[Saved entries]
----------------------------------------
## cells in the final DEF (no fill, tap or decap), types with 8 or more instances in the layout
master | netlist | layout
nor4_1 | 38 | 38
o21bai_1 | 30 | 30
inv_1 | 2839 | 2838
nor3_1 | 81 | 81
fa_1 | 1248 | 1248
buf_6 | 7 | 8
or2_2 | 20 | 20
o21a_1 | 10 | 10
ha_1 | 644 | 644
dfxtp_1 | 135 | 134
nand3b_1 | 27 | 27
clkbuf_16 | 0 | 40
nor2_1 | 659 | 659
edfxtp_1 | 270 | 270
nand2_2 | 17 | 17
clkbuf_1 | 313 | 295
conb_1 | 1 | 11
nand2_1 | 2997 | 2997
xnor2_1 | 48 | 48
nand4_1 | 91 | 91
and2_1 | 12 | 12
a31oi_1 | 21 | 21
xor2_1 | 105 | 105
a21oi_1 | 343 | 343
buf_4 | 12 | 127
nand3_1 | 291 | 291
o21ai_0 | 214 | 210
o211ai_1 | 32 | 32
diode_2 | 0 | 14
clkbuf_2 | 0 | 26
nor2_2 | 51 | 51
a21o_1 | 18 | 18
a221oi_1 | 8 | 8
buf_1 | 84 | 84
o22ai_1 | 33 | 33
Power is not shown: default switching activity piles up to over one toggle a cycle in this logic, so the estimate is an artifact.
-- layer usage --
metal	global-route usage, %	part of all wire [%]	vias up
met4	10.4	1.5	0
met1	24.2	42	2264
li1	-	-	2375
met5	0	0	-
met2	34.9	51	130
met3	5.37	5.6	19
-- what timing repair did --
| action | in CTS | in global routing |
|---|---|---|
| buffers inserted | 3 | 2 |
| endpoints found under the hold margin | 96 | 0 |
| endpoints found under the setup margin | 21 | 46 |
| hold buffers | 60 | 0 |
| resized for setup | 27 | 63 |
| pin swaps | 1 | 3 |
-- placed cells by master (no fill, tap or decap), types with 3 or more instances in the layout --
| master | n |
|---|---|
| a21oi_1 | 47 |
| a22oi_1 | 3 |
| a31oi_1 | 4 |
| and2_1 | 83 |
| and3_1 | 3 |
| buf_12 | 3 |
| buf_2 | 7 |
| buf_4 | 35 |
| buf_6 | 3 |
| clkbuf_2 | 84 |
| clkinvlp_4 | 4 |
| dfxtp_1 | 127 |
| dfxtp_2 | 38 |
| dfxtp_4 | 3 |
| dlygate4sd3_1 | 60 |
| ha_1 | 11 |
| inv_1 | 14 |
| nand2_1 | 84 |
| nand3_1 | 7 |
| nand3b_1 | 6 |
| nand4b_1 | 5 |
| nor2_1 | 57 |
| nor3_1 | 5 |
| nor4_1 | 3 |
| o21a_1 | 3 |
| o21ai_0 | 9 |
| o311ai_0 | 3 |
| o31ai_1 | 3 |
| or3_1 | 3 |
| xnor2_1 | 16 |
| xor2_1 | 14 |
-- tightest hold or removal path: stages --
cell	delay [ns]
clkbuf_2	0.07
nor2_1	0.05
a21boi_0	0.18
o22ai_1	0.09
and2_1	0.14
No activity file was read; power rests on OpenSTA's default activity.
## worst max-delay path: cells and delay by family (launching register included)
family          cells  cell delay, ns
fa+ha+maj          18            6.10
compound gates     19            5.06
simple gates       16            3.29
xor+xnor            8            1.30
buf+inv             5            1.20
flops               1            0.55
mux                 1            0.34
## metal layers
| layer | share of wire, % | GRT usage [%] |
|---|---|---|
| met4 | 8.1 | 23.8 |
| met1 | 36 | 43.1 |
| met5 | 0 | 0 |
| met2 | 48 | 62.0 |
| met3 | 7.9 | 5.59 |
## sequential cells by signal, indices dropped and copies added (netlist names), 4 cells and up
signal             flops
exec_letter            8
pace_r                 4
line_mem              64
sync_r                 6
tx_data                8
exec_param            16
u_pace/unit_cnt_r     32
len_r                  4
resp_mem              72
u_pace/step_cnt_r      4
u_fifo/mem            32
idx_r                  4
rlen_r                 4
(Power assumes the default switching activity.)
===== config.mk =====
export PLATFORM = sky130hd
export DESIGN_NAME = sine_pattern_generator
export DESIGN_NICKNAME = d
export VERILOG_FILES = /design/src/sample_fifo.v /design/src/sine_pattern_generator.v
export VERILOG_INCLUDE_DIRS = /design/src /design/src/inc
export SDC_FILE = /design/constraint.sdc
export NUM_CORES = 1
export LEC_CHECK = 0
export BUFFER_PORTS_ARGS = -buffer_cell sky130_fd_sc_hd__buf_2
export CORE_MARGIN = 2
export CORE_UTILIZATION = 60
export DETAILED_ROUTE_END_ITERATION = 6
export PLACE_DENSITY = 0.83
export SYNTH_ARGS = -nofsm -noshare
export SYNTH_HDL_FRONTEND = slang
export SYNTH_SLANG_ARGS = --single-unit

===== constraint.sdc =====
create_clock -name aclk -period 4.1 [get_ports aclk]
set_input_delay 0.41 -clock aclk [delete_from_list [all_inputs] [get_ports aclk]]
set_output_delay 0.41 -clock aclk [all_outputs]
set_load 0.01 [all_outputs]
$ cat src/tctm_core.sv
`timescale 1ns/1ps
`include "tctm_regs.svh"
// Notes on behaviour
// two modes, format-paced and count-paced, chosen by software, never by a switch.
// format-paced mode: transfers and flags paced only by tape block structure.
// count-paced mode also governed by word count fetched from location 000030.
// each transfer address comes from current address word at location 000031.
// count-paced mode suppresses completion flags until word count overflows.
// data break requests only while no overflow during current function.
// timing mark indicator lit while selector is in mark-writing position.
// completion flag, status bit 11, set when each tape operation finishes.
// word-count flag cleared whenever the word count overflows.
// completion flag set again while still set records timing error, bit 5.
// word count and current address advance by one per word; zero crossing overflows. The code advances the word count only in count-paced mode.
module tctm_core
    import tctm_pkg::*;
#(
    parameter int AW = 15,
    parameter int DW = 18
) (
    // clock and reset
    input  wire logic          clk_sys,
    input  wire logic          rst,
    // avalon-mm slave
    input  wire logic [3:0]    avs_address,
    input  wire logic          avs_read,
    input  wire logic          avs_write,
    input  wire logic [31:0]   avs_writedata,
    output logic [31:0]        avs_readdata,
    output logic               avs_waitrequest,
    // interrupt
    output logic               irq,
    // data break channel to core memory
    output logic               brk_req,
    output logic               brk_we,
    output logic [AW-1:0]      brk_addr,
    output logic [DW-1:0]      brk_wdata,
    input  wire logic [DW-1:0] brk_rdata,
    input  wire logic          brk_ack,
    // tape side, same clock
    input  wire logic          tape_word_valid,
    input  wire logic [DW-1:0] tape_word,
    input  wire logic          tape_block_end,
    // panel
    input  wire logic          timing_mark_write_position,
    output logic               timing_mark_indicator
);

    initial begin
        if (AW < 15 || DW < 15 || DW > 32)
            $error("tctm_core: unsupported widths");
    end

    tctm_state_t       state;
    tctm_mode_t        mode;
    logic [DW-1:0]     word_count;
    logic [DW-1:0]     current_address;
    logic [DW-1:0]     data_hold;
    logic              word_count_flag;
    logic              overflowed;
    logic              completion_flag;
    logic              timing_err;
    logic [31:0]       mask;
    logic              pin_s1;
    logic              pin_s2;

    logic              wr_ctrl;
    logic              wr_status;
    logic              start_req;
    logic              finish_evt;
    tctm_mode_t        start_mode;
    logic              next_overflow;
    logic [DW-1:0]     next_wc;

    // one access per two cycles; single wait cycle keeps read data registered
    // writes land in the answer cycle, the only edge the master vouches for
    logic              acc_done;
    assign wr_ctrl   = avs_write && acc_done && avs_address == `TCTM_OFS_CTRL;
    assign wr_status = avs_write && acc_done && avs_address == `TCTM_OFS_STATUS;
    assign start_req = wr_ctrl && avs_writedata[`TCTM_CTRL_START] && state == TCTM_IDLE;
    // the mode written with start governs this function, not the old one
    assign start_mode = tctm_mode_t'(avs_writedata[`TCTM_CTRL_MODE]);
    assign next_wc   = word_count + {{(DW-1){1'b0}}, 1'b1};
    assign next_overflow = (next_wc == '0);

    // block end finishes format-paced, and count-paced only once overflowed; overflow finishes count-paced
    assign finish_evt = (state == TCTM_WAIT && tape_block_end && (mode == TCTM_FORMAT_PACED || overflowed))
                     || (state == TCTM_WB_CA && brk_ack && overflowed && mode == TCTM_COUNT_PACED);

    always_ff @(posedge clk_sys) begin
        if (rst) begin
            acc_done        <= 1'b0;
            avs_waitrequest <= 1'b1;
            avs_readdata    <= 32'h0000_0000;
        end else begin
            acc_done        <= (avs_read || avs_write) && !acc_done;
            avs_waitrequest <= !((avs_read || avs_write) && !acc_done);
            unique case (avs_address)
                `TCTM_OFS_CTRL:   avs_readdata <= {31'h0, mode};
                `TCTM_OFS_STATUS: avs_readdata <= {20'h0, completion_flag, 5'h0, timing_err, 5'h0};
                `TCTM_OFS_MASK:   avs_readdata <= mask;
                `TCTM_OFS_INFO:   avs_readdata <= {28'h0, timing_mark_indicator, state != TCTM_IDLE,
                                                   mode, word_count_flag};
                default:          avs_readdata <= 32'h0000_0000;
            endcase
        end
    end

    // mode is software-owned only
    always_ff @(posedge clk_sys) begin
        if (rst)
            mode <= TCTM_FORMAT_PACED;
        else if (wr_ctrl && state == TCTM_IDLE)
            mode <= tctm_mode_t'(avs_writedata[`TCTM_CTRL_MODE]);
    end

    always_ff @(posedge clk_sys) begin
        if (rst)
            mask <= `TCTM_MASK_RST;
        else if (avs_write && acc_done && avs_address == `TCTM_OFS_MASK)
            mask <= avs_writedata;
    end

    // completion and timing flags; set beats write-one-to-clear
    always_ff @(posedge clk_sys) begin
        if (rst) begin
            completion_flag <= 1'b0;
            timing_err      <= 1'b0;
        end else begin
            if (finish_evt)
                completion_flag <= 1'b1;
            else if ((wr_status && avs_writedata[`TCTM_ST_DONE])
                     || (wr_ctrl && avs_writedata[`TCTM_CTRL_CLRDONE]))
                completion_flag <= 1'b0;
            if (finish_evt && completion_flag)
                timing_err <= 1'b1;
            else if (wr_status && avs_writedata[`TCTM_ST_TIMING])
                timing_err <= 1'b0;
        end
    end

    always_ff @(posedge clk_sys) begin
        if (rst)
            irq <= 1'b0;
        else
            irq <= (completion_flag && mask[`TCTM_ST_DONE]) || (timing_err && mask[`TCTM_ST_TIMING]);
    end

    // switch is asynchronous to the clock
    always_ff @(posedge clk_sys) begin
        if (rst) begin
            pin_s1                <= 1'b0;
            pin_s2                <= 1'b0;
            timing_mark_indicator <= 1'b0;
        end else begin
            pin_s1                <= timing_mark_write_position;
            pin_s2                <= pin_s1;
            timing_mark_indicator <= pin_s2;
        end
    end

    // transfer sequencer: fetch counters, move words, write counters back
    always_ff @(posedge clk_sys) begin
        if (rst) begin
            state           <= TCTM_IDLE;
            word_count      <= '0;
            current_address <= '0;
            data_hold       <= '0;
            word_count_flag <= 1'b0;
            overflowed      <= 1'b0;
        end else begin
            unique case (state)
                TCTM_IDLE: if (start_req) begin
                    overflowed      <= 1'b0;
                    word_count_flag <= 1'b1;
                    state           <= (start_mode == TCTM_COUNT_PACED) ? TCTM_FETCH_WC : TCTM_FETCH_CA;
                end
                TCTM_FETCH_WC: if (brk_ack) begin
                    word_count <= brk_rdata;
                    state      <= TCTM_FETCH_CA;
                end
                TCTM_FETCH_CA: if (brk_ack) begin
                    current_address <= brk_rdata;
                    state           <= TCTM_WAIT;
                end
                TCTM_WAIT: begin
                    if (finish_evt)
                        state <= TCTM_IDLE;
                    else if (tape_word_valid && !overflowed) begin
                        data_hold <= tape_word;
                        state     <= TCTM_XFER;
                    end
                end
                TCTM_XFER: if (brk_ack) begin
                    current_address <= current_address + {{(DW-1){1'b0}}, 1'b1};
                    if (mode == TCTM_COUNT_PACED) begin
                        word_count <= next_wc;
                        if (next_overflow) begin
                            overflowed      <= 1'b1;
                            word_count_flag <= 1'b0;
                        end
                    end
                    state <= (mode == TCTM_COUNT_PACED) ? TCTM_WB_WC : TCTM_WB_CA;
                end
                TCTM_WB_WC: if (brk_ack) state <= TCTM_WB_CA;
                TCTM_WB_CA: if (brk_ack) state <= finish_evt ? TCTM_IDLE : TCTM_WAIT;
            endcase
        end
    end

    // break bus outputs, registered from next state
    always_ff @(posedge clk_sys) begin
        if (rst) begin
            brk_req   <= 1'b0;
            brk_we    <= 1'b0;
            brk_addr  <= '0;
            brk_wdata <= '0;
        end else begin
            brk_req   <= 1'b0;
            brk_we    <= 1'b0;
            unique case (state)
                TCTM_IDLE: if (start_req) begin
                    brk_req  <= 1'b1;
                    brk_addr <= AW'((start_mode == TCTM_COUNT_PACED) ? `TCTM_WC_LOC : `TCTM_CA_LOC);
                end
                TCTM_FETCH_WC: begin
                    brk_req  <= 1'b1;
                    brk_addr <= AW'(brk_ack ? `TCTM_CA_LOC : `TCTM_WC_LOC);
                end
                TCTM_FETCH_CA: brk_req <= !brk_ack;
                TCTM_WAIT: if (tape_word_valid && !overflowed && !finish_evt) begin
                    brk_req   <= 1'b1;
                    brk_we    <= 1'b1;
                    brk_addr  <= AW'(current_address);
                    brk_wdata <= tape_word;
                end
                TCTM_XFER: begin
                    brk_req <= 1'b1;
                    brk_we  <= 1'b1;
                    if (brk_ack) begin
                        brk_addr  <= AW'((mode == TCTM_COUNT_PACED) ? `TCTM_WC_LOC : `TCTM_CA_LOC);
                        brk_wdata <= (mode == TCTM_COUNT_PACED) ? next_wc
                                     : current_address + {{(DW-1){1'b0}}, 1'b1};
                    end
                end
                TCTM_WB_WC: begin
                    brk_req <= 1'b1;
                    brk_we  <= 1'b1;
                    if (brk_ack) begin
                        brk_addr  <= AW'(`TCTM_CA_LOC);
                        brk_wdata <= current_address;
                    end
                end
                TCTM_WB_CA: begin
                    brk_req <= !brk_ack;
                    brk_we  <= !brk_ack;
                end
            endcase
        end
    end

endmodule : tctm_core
----------------------------------------
What you need to do ::
Reproduce the records above exactly, from the first line through the line containing "o22ai_1 | 33 | 33", and output nothing else.

Response box ::
## cells in the final DEF (no fill, tap or decap), types with 8 or more instances in the layout
master | netlist | layout
nor4_1 | 38 | 38
o21bai_1 | 30 | 30
inv_1 | 2839 | 2838
nor3_1 | 81 | 81
fa_1 | 1248 | 1248
buf_6 | 7 | 8
or2_2 | 20 | 20
o21a_1 | 10 | 10
ha_1 | 644 | 644
dfxtp_1 | 135 | 134
nand3b_1 | 27 | 27
clkbuf_16 | 0 | 40
nor2_1 | 659 | 659
edfxtp_1 | 270 | 270
nand2_2 | 17 | 17
clkbuf_1 | 313 | 295
conb_1 | 1 | 11
nand2_1 | 2997 | 2997
xnor2_1 | 48 | 48
nand4_1 | 91 | 91
and2_1 | 12 | 12
a31oi_1 | 21 | 21
xor2_1 | 105 | 105
a21oi_1 | 343 | 343
buf_4 | 12 | 127
nand3_1 | 291 | 291
o21ai_0 | 214 | 210
o211ai_1 | 32 | 32
diode_2 | 0 | 14
clkbuf_2 | 0 | 26
nor2_2 | 51 | 51
a21o_1 | 18 | 18
a221oi_1 | 8 | 8
buf_1 | 84 | 84
o22ai_1 | 33 | 33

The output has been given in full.